I'd install the recessed lights while boxing.

One very important part is to keep track of the branch wiring. It's easy to forget a jumper somewhere. If one guy starts the circuit, make sure he finishes it. Work from home run to the end so there is no misunderstanding.

I'm a fan of running power from sw box to sw box. It's way easier to make up at sw height and, for future tshhoting, the switch boxes are always clear of obstructions.


We experimented with prefab spiders. It made the wiring a lot faster in bedrooms but I dont dig the idea of so many spices in a ceiling box. 

_The spider ceiling box had four wires long enough to reach receps on 4 walls and one wire long enough for the switch(es) nail it up, drop the cables down the walls, jumper between them somewhere and you are done. _


----------



## Wyremonkey (Apr 15, 2011)

Peter D said:


> You guys up in Canada (eh!) use metal device boxes even in residential, correct?


Yup eh!


----------



## lovethetrade (Apr 12, 2011)

No need for a laser level:no:

I have pieces of 1X3 cut to length for marking receps and switch box heights. Just walk around with the stick and mark with a sharpie. Always spot on perfect:thumbsup:


----------



## Rockyd (Apr 22, 2007)

Little-Lectric said:


> Does anyone pull power to the ceiling anymore? I know you might for smokes but I don't see it anymore for lights. Does everyone mark for 2+ gang boxes and for 3-ways?
> 
> Also, if you set recep. boxes for hammer height, is it a framing hammer, cabinet hammer, etc. in other words what standard height do you use? Better have the same hammer if more than 1 person is doing it.
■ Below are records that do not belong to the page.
### config.mk
export PLATFORM = sky130hd
export DESIGN_NAME = cab_fifo
export DESIGN_NICKNAME = d
export VERILOG_FILES = /design/src/cab_pkg.sv /design/src/cab_fifo.sv
export SDC_FILE = /design/constraint.sdc
export NUM_CORES = 1
export LEC_CHECK = 0
export ABC_CLOCK_PERIOD_IN_PS = 4160
export BUFFER_PORTS_ARGS = -buffer_cell sky130_fd_sc_hd__buf_2
export CAP_MARGIN = 20
export CELL_PAD_IN_SITES_DETAIL_PLACEMENT = 2
export CELL_PAD_IN_SITES_GLOBAL_PLACEMENT = 2
export CORE_MARGIN = 2
export CORE_UTILIZATION = 30
export CTS_BUF_LIST = sky130_fd_sc_hd__clkbuf_16
export DETAILED_ROUTE_END_ITERATION = 6
export GPL_TIMING_DRIVEN = 1
export MAX_ROUTING_LAYER = met4
export PLACE_DENSITY_LB_ADDON = 0.1
export SLEW_MARGIN = 10
export SYNTH_ARGS = -nofsm -noshare
export SYNTH_HDL_FRONTEND = slang
export SYNTH_SLANG_ARGS = --single-unit
### constraint.sdc
create_clock -name clock -period 4.16 [get_ports clock]
set_clock_uncertainty 0.2 [all_clocks]
set_input_delay 0.832 -clock clock [delete_from_list [all_inputs] [get_ports clock]]
set_output_delay 0.832 -clock clock [all_outputs]
set_load 0.005 [all_outputs]
### src/cab_pkg.sv
// Shared types, constants and helpers for the clipped alpha-blend pixel writer.
// No dependencies; every other file in src imports this package.
package cab_pkg;

   // field widths
   localparam int COORD_W    = 16;
   localparam int CHAN_W     = 8;
   localparam int PIX_W      = 24;
   localparam int OUT_ADDR_W = 16;
   localparam int CFG_W      = 9;
   localparam int DIM_W      = 13;   // holds the largest frame dimension parameter
   localparam int ADDR_W     = 18;   // y*w+x with w, h below 512
   localparam int IDX_MAX_W  = 24;   // largest store index width

   // default store size
   localparam int MAX_WIDTH_DEF  = 256;
   localparam int MAX_HEIGHT_DEF = 256;

   // register map
   localparam int CSR_IDX_W = 2;
   localparam logic [CSR_IDX_W-1:0] CSR_FRAME_WIDTH  = 2'd0;
   localparam logic [CSR_IDX_W-1:0] CSR_FRAME_HEIGHT = 2'd1;
   localparam logic [CFG_W-1:0]     CFG_DIM_RESET    = 9'd256;

   // opaque alpha, channel full scale
   localparam logic [CHAN_W-1:0] CHAN_MAX = 8'hFF;

   // front-to-back queue
   localparam int QDEPTH = 4;
   localparam int QPTR_W = 2;
   localparam int QCNT_W = 3;

   typedef struct packed {
      logic signed [COORD_W-1:0] pos_x;
      logic signed [COORD_W-1:0] pos_y;
      logic [CHAN_W-1:0]         src_red;
      logic [CHAN_W-1:0]         src_green;
      logic [CHAN_W-1:0]         src_blue;
      logic [CHAN_W-1:0]         src_alpha;
   } cab_req_type;

   typedef struct packed {
      logic                  written;
      logic [OUT_ADDR_W-1:0] pixel_address;
      logic [PIX_W-1:0]      pixel_value;
   } cab_rsp_type;

   // classified word handed from front to back
   typedef struct packed {
      logic              clipped;
      logic              opaque;
      logic [ADDR_W-1:0] addr;
      logic [CHAN_W-1:0] red;
      logic [CHAN_W-1:0] green;
      logic [CHAN_W-1:0] blue;
      logic [CHAN_W-1:0] alpha;
   } cab_job_type;

   typedef enum logic [2:0] {
      BK_CLEAR,
      BK_IDLE,
      BK_READ,
      BK_MULT,
      BK_DONE
   } cab_back_state_type;

   // floor(s/255) for s <= 255*255: (s + (s>>8) + 1) >> 8
   function automatic logic [CHAN_W-1:0] div255(input logic [2*CHAN_W-1:0] s);
      logic [2*CHAN_W:0] t;
      t = {1'b0, s} + {9'b0, s[2*CHAN_W-1:CHAN_W]} + 17'd1;
      return t[2*CHAN_W-1:CHAN_W];
   endfunction

endpackage

### src/cab_fifo.sv
// Short queue of classified words between front and back end.
// Depends on cab_pkg.
module cab_fifo (
   input  logic                  clock,
   input  logic                  reset,
   input  logic                  push,
   input  cab_pkg::cab_job_type  push_data,
   output logic                  full,
   input  logic                  pop,
   output cab_pkg::cab_job_type  pop_data,
   output logic                  empty
);
   import cab_pkg::*;

   cab_job_type       entry_ff [QDEPTH];
   logic [QPTR_W-1:0] wr_ff, wr_in, rd_ff, rd_in;
   logic [QCNT_W-1:0] cnt_ff, cnt_in;
   logic              do_push, do_pop;

   always_comb begin
      full     = (cnt_ff == QCNT_W'(QDEPTH));
      empty    = (cnt_ff == '0);
      do_push  = push & ~full;
      do_pop   = pop & ~empty;
      wr_in    = do_push ? wr_ff + 1'b1 : wr_ff;
      rd_in    = do_pop ? rd_ff + 1'b1 : rd_ff;
      cnt_in   = cnt_ff + QCNT_W'(do_push) - QCNT_W'(do_pop);
      pop_data = entry_ff[rd_ff];
   end

   always_ff @(posedge clock) begin
      if (reset) begin
         wr_ff  <= '0;
         rd_ff  <= '0;
         cnt_ff <= '0;
      end else begin
         wr_ff  <= wr_in;
         rd_ff  <= rd_in;
         cnt_ff <= cnt_in;
      end
      if (do_push) begin
         entry_ff[wr_ff] <= push_data;
      end
   end

endmodule

==> run summary, run 1 <==
TIMING
-------------------------------------------------------------------------------------
Post-route minimum period                                                     3.36 ns
Least-Margin Pin Slew                                                        0.884 ns
Count of final max-slew check failures                                              0
Final-report setup violation count                                                  0
Worst max-slew margin expressed relative to the limit                           41.0%
Maximum clock frequency                                                       298 MHz
Aggregate negative setup slack                                                   0 ns
Tcrit/Tclk final                                                                80.7%
Unrepaired setup endpoints after global routing                                    no
Number of hold-slack violations in the final timing report                          0

ROUTING
-------------------------------------------------------------------------------------
Starting DRT DRC Count                                                            213
Routed wire length                                                            16.8 mm
WL/cell                                                                  21.0 microns
DRC violations left                                                                 0
Detailed-route via count                                                         3658
Per-cell via count in the routed design                                          4.57
Final ANT Viol Nets                                                                 0
Length of the first detailed-routing pass in iterations                             4

GLOBAL ROUTING
-------------------------------------------------------------------------------------
Wire length of the first global-routing pass                                  25.5 mm
Pin count of the biggest net entering global routing                               53
Via count of the first global-routing pass                                       4363
Antenna violations before repair                                                    2
Gr usage total                                                                  12.5%
Congestion Overflow GR                                                              0

PWR
-------------------------------------------------------------------------------------
Power Internal                                                                4430 uW
Worst vdd ir                                                                 0.261 mV
Sequential fraction of design power                                             47.4%
Total net switching power                                                     1450 uW
Pwr dens                                                                  607 nW/um^2
Leakage power figure                                                       0.00325 uW
Sw Share                                                                        24.7%
Fraction of power consumed by the clock network                                 34.1%
Part of the power in combinational logic                                        18.5%

CRITICAL PATH
-------------------------------------------------------------------------------------
Worst path arrival time                                                       2.32 ns
Critical-path maximum fanout                                                       29
Category of the worst setup path capture point                           primary output
Category of the worst setup path launch point                                register
Data required time of the critical path                                       3.13 ns
Worst setup path category                                                     reg2out

SYNTHESIS
-------------------------------------------------------------------------------------
Post-synth cell types                                                              26
Avg Cell Area, Syn                                                         24.9 sq um
Synth Flop Type                                                          sky130_fd_sc_hd__edfxtp_1
Gate count after technology mapping                                               323
Proportion of synthesized chip area in sequential cells                         79.8%
Net count after synthesis                                                         386
Post-synthesis sequential element count                                           217
Post-synth EDFFs                                                                  208
Synthesized cell area                                                      8050 sq um
Synthesis warning total                                                             0
Share of async-settable or async-resettable flops after synthesis                  0%

CTS
-------------------------------------------------------------------------------------
Clock Sinks                                                                       217
Reg clk slew, reported paths                                                  0.06 ns
Clock tree from TritonCTS                                                       built
Max Root-Sink Buffers                                                               3
H-tree lvl count                                                                    1
Quantity of hold-fixing buffers added after cts                                     0
Clk Latency, worst-skew pair                                                  0.51 ns
CTS root buffer                                                          sky130_fd_sc_hd__clkbuf_16
Number of buffers inserted during clock tree synthesis                             25
Resized Gates After CTS                                                             0
# Post-CTS Setup Buffers                                                            0

PLACEMENT
-------------------------------------------------------------------------------------
Final Wtd Congestion                                                            0.660
PortBufs                                                                          109
Placed instance area                                                       8920 sq um
Final HPWL DP                                                                 9.68 mm

FLOORPLAN
-------------------------------------------------------------------------------------
Number of placement rows                                                           59
DIE AREA                                                                  28200 sq um
Die outline width                                                         168 microns
I/O pin count                                                                     110
Initial Util                                                                    30.7%
Area of the core                                                          26200 sq um
DIE HEIGHT                                                                168 microns

CELLS AND AREA
-------------------------------------------------------------------------------------
Most frequent standard cell in the layout excluding fill and tap cells   sky130_fd_sc_hd__edfxtp_1
Post-route cell area                                                       9680 sq um
Share of post-route cells with drive strength above 1                           44.2%
Number of filler cells placed in the layout                                      2524
Nets                                                                              511
Signed area change from the synthesized netlist to the final layout             20.3%
Leading cell types in the layout, fill and taps excluded                 sky130_fd_sc_hd__edfxtp_1 (208), sky130_fd_sc_hd__buf_2 (109), sky130_fd_sc_hd__mux4_2 (50)

MIN PATH
-------------------------------------------------------------------------------------
Worst min-delay path category                                                 reg2reg

OUTCOME
-------------------------------------------------------------------------------------
Status                                                                   complete, no violations

FLOW RUN
-------------------------------------------------------------------------------------
Max-capacitance violation count                                                     0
If you've ever worked at a good residential shop, everyone has exactly the same size hammer for boxxing. Be aware that if your subject to ADA, stuff has to be between 18" and 48"...


To the OP - Laser? You barely need a level! Most gigs are Timex, you'll know when to go get a Rolex...


----------



## Mr Rewire (Jan 15, 2011)

lovethetrade said:


> No need for a laser level:no:
> 
> I have pieces of 1X3 cut to length for marking receps and switch box heights. Just walk around with the stick and mark with a sharpie. Always spot on perfect:thumbsup:


 an unlevel subfloor and you are screwed in the kitchen.


----------



## lovethetrade (Apr 12, 2011)

Mr Rewire said:


> an unlevel subfloor and you are screwed in the kitchen.


An 1/8" unlevel subfloor will not effect anything


----------



## user4818 (Jan 15, 2009)

For kitchens I have used a 4' level and drawn lines across the studs. Low tech but it's fast and simple.


----------



## CraigV (May 12, 2011)

Mr Rewire said:


> an unlevel subfloor and you are screwed in the kitchen.


As long as your boxes are level, the finish crew will also be installing all the cabinetry to a set level (they *will* use a lazer), so the floor and ceiling (and for that matter, walls) can vary all they want. It's all good.


----------



## Kilowatt247 (Jun 28, 2011)

I normally just chalk the room found it to be quick and easy even if by myself


----------



## 480sparky (Sep 20, 2007)

When wiring up a bath fan, wire it up on the top of a 4' ladder. THEN bang it onto the joist. Make the NM long enough to reach the switch box & cut it.

Helluva lot easier than trying to wire 'em up standing on a ladder, with your head held back, working in those itty bitty dinky wiring spaces.


----------



## electricalperson (Jan 11, 2008)

i carry pieces of strapping cut to switch and receptacle height


----------



## user4818 (Jan 15, 2009)

480sparky said:


> When wiring up a bath fan, wire it up on the top of a 4' ladder. THEN bang it onto the joist. Make the NM long enough to reach the switch box & cut it.
> 
> Helluva lot easier than trying to wire 'em up standing on a ladder, with your head held back, working in those itty bitty dinky wiring spaces.


It's much easier if you make the splices up outside of the fan, then wrap them with tape. No connector of course.


----------



## NolaTigaBait (Oct 19, 2008)

Peter D said:


> It's much easier if you make the splices up outside of the fan, then wrap them with tape. No connector of course.


lol...no doubt...I cant count how many times ive seen that


----------



## electricalperson (Jan 11, 2008)

Mr Rewire said:


> We always set receptacles at hammer height and used a chalk line for the kitchen backsplash.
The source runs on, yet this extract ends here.